The term arthritis is generally used to describe inflammation of a joint or joints that causes pain, swelling, stiffness and a limited range of motion. Osteoarthritis of the acromioclavicular joint, where the clavicle and the acromion meet, as well as osteoarthritis of the glenohumeral joint, between the humerus and scapula, are the result of joint cartilage damage. On the other side, in the case of rotator cuff tear arthropathy, cartilage damage is a symptom.
This condition is caused by massive rotator cuff tears or progressive degeneration of the rotator cuff tendon and leads to the inability of the rotator cuff to centralize the humeral head within the glenoid cavity. The humeral head, which is normally lined by articular cartilage, shifts upwards, and in most cases, rubs against the acromion, therefore becoming ‘‘strained’’, and slowly causing cartilage damage.  

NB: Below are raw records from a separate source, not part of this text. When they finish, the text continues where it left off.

**config.mk**
```make
export PLATFORM = sky130hd
export DESIGN_NAME = crossbar_arbiter
export DESIGN_NICKNAME = d
export VERILOG_FILES = /design/src/rtl/crossbar_arbiter.sv
export SDC_FILE = /design/constraint.sdc
export NUM_CORES = 1
export LEC_CHECK = 0
export ABC_AREA = 1
export BUFFER_PORTS_ARGS = -buffer_cell sky130_fd_sc_hd__buf_2
export CAP_MARGIN = 0
export CORE_AREA = 2 2 278 280
export CTS_CLUSTER_SIZE = 10
export DETAILED_ROUTE_END_ITERATION = 12
export DIE_AREA = 0 0 280 282
export RECOVER_POWER = 50
export SLEW_MARGIN = 20
export SYNTH_ARGS = -nofsm -noshare
export SYNTH_HDL_FRONTEND = slang
export SYNTH_SLANG_ARGS = --single-unit
```
**constraint.sdc**
```tcl
create_clock -name i_clk -period 2.05 [get_ports i_clk]
set_input_delay 0 -clock i_clk [delete_from_list [all_inputs] [get_ports i_clk]]
set_output_delay 0 -clock i_clk [all_outputs]
set_load 0.02 [all_outputs]
```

The progression from rotator cuff tear to rotator cuff tear arthropathy, constitutes an area of interest in the medical research field– the condition has been fully described since 1983. Women are considered to be more vulnerable than men, as well as individuals that are around the age of 70, whereas the hand that is predominantly used is also affected more. The combination of rotator cuff tears and arthritis results in intense shoulder pain and weakness, along with the patient being unable to lift the arm sideways.

The suggested option for rotator cuff tear arthropathy is surgical treatment. In early stages, debridement (arthroscopy) is recommended, whereas in late stages the appropriate treatment is reverse total shoulder arthroplasty. This distinctive arthroscopic technique involves the reversed replacement of the natural position of the joint surfaces. A metal ball (glenosphere) is attached to the glenoid cavity and an artificial hollow surface (humeral socket) is fixed to the upper end of the humerus bone, supported by a peg (cylindrical piece) inserted in the humerus groove.

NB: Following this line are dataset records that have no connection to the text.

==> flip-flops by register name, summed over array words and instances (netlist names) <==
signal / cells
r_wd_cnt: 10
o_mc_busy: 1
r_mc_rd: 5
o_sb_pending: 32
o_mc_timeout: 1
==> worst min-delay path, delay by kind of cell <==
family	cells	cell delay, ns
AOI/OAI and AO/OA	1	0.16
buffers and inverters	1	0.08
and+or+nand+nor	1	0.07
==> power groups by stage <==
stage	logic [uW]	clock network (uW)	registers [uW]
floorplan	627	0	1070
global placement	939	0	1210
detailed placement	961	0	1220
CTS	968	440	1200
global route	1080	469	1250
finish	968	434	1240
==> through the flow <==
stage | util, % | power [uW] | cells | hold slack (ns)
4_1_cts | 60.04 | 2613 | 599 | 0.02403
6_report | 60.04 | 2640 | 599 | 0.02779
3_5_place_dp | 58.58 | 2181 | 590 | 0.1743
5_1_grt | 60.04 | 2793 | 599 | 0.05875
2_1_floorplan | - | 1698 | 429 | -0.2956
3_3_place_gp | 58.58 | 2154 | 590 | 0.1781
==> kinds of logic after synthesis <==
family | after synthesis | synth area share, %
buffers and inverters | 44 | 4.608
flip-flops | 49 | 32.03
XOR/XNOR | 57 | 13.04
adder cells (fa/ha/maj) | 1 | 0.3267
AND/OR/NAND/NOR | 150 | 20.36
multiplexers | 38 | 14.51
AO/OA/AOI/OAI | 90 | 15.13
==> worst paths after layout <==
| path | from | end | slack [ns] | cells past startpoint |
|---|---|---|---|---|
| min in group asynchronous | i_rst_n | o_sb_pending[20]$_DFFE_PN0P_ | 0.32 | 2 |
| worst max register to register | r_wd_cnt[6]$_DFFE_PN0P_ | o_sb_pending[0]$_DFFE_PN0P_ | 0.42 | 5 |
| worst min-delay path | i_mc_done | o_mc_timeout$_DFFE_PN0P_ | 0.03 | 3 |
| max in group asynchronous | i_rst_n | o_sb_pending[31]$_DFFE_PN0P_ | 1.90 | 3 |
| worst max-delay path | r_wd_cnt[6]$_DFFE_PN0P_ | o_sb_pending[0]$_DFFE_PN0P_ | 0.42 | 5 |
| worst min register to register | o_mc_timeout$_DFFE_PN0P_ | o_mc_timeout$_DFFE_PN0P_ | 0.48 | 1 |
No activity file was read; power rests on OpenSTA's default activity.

A specialized surgeon, capable of distinguishing anatomical alterations of the joint, is vital to this particular surgical procedure. The anatomy of the deformed shoulder is restored as much as possible, and the torn rotator cuff, which no longer contributes in shoulder movement, is bypassed. By adding pressure to lift the upper extremity, the shoulder relies on the deltoid muscle for movement.
Postoperatively, a customized rehabilitation program must be followed during which the patient is ‘‘trained’’ to use the surgically repaired joint.